VISUAL ROCKETS −今日のアメコミ−

STILL TALKIN' ABOUT COMICS

KID ETERNITY (DC, 1991) 

 元は可愛らしい児童コミックでもMorrisonとFegredoの手にかかればあら不思議、David Cronenbergもびっくりなおどろおどろしいホラーに仕上がりました。

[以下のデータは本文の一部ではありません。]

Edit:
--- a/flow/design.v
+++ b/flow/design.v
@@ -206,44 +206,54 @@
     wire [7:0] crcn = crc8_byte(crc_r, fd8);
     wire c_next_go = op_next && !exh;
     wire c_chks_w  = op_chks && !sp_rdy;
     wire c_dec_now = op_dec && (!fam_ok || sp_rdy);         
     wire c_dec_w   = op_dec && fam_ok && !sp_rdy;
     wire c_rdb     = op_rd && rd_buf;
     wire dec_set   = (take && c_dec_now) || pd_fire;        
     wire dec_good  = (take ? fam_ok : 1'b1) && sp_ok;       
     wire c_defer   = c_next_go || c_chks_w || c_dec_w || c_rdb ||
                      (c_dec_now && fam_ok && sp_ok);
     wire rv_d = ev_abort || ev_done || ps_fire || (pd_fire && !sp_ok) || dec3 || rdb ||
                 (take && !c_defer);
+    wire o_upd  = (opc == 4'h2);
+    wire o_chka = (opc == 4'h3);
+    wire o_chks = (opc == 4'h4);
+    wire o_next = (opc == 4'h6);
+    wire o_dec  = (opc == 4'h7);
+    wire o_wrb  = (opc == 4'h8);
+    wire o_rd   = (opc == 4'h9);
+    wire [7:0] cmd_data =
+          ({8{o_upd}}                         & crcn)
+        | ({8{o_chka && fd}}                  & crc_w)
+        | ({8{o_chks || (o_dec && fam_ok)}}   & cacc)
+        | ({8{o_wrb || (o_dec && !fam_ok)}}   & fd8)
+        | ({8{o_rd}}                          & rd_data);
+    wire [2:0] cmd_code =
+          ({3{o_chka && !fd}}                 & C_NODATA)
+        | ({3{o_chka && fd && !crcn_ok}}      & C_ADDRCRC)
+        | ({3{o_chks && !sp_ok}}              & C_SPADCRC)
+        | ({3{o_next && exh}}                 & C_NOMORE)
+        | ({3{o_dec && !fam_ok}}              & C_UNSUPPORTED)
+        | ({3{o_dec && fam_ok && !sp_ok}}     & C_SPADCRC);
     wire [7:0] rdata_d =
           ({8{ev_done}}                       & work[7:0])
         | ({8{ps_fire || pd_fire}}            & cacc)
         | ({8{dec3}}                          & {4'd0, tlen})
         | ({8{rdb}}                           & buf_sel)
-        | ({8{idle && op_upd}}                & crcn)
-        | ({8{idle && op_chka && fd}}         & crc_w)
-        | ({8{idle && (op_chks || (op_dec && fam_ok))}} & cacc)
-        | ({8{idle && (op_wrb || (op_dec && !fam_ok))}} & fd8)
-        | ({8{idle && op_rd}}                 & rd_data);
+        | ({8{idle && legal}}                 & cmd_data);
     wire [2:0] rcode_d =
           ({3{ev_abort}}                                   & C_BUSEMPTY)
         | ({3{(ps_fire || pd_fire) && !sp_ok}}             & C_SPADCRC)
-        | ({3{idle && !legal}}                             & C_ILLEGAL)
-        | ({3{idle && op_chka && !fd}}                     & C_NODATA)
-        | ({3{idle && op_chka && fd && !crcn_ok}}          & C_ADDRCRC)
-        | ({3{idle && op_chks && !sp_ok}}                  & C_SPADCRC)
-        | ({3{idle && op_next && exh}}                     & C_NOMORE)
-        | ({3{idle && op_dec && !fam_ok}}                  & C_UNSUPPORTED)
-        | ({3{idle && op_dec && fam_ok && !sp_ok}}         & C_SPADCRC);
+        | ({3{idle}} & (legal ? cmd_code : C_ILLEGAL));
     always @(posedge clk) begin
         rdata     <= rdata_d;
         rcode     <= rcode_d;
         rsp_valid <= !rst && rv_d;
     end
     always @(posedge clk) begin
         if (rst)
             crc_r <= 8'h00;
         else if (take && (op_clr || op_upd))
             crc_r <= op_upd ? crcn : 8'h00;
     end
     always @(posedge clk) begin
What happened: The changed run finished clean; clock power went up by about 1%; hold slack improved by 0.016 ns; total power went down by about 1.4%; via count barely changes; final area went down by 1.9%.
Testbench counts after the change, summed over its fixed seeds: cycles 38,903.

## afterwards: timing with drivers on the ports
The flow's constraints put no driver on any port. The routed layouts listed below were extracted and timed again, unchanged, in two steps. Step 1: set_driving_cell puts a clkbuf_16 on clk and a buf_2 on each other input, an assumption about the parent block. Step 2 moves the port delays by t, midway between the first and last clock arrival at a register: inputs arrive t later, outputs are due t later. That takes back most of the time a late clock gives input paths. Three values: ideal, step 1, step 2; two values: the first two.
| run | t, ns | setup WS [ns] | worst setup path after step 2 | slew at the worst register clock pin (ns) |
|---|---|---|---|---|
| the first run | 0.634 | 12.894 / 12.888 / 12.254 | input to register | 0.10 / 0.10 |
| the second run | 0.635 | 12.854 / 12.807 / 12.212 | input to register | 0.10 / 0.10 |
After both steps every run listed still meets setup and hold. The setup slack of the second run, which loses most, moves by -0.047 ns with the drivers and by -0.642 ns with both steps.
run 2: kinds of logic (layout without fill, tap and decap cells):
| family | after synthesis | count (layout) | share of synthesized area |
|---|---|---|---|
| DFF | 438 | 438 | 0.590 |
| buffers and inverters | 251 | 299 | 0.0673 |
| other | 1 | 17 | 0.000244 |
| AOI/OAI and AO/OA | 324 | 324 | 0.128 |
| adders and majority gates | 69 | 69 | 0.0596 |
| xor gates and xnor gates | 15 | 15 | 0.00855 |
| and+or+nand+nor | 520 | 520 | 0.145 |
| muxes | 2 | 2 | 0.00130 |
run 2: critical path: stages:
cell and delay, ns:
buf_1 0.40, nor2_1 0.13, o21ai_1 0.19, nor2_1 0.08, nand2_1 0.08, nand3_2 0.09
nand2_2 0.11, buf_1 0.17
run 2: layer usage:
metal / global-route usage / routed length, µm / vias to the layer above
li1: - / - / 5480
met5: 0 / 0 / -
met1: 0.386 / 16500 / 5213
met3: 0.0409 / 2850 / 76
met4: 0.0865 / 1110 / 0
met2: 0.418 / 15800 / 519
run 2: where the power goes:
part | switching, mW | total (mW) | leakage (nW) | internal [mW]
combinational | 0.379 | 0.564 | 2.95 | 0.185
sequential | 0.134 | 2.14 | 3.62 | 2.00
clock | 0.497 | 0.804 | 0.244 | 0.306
Background: an optimization exercise with open tools, aiming at small area, a short achievable clock period and few clock cycles per item. Do not read the settings as production practice.
The RTL was checked by simulation tests, not by an equivalence proof against the original design.
Power and IR drop assume default switching activity.

File: flow/config.mk
export PLATFORM = sky130hd
export DESIGN_NAME = mc10_fsk_runs
export DESIGN_NICKNAME = mc10_fsk_runs
export VERILOG_FILES = /design/flow/design.v
export SDC_FILE = /design/flow/constraint.sdc
export NUM_CORES = 4
export LEC_CHECK = 0
export ABC_AREA = 1
export CAP_MARGIN = 60
export CORE_MARGIN = 2
export CORE_UTILIZATION = 50
export SETUP_SLACK_MARGIN = 5
export SLEW_MARGIN = 60
File: flow/constraint.sdc
create_clock -name core_clock -period 12.0 [get_ports {clk}]
set_input_delay 2.4000 -clock core_clock [delete_from_list [all_inputs] [get_ports {clk}]]
set_output_delay 2.4000 -clock core_clock [all_outputs]
set_load 0.01 [all_outputs]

原書合本版(Amazon): Kid Eternity

 深夜の病院に運ばれる昏睡状態の男 — パーティー会場で悪夢のような体験をした後、交通事故に遭った筈の彼は、だが気が付くと自分の部屋にいた。
 そんな彼の前に姿を現したのはKidと名乗る青年。幼い頃に海上事故に遭った彼は、しかし天国で自分の死が予定外だったことが判明すると死んだままこの世を旅することを許されると共に、”Eternity”のかけ声で死んだ者達を呼び出せる不思議な力を与えられる。
 旅の途中でShichirironなる存在の手中に陥り地獄に幽閉されていたと言うKidは、仲間のMr.Keeperを救出するため再び地獄へ戻る手助けをするよう男に求める……。

 WATCHMENはじめ、他社の版権キャラを買収するなり譲り受けるなりして自社でリブートするのはアメコミではそう珍しくないが、本作もそういう元は別の出版社で生まれたものをDCが引き継いだものの1つ。元はTHE SPIRITやPLASTIC MANなどと同じQUALITY COMICSという出版社のキャラクターだったが、50年代半ばに経営者がコミック出版業を離れたのを機にDCが版権を買収。90年代になりVertigoレーベルで過去のキャラをアップデートするのが流行っていた際に当時DOOM PATROLで脚光を浴びていたライターGrant Morrisonと、まだ新人だったDuncan Fegredoの手に渡ったのが本作となる。

 Morrisonと言えばわかり易いストーリーとわかり難いストーリーとの差がかなり極端なライター。本作は独特の世界観や同時に起こっている話同士の繋がりが見え難いという点で必ずしも一気読みにはオススメできないものの、一度そのへんが飲み込めればMorrison得意のメタ要素もなければ話も比較的ストレートなので読みやすいかもしれない。

 Fegredoのアートは以前ENIGMAでも紹介したことがあるも、米国デビュー作となる本作においてその絵柄はかなり異なっており、Bill SienkiewiczやDave McKeanといった粗いペンシルにぼかしたようなカラーを重ねるアーティストからの影響を見て取れる。尤も、だからと言って真似っ子状態になっているかと言われればそういうわけでもなく、彼独特のポーズやホラーの描写はこの時点で既にある程度出来上がっている。目まぐるしくシーンが移り変わるのでストーリーを追うのには若干苦労するものの、1つ1つのコマはじっくり眺めたいほどの出来に仕上がっている。
 また、個人的には本作に登場するクリーチャーや地獄の描写はかなり好み。ENIGMAに登場したヴィラン達もそうだったが、Fegredoのどこからモチーフを引っ張ってきたのかわからない造型は大変魅力的だ。画集なんかを目にすることがあれば絶対手に入れたい。

 初期のVertigoは本作のようなキャラクター性のあるホラーがウリだった。現在のVertigoは少し傾向が変わってしまったものの、その遺伝子はYoung Animalという新たなレーベルが今もしかと受け継いでいる。
 そのうちYAでKid Eternityが登場することを期待したい。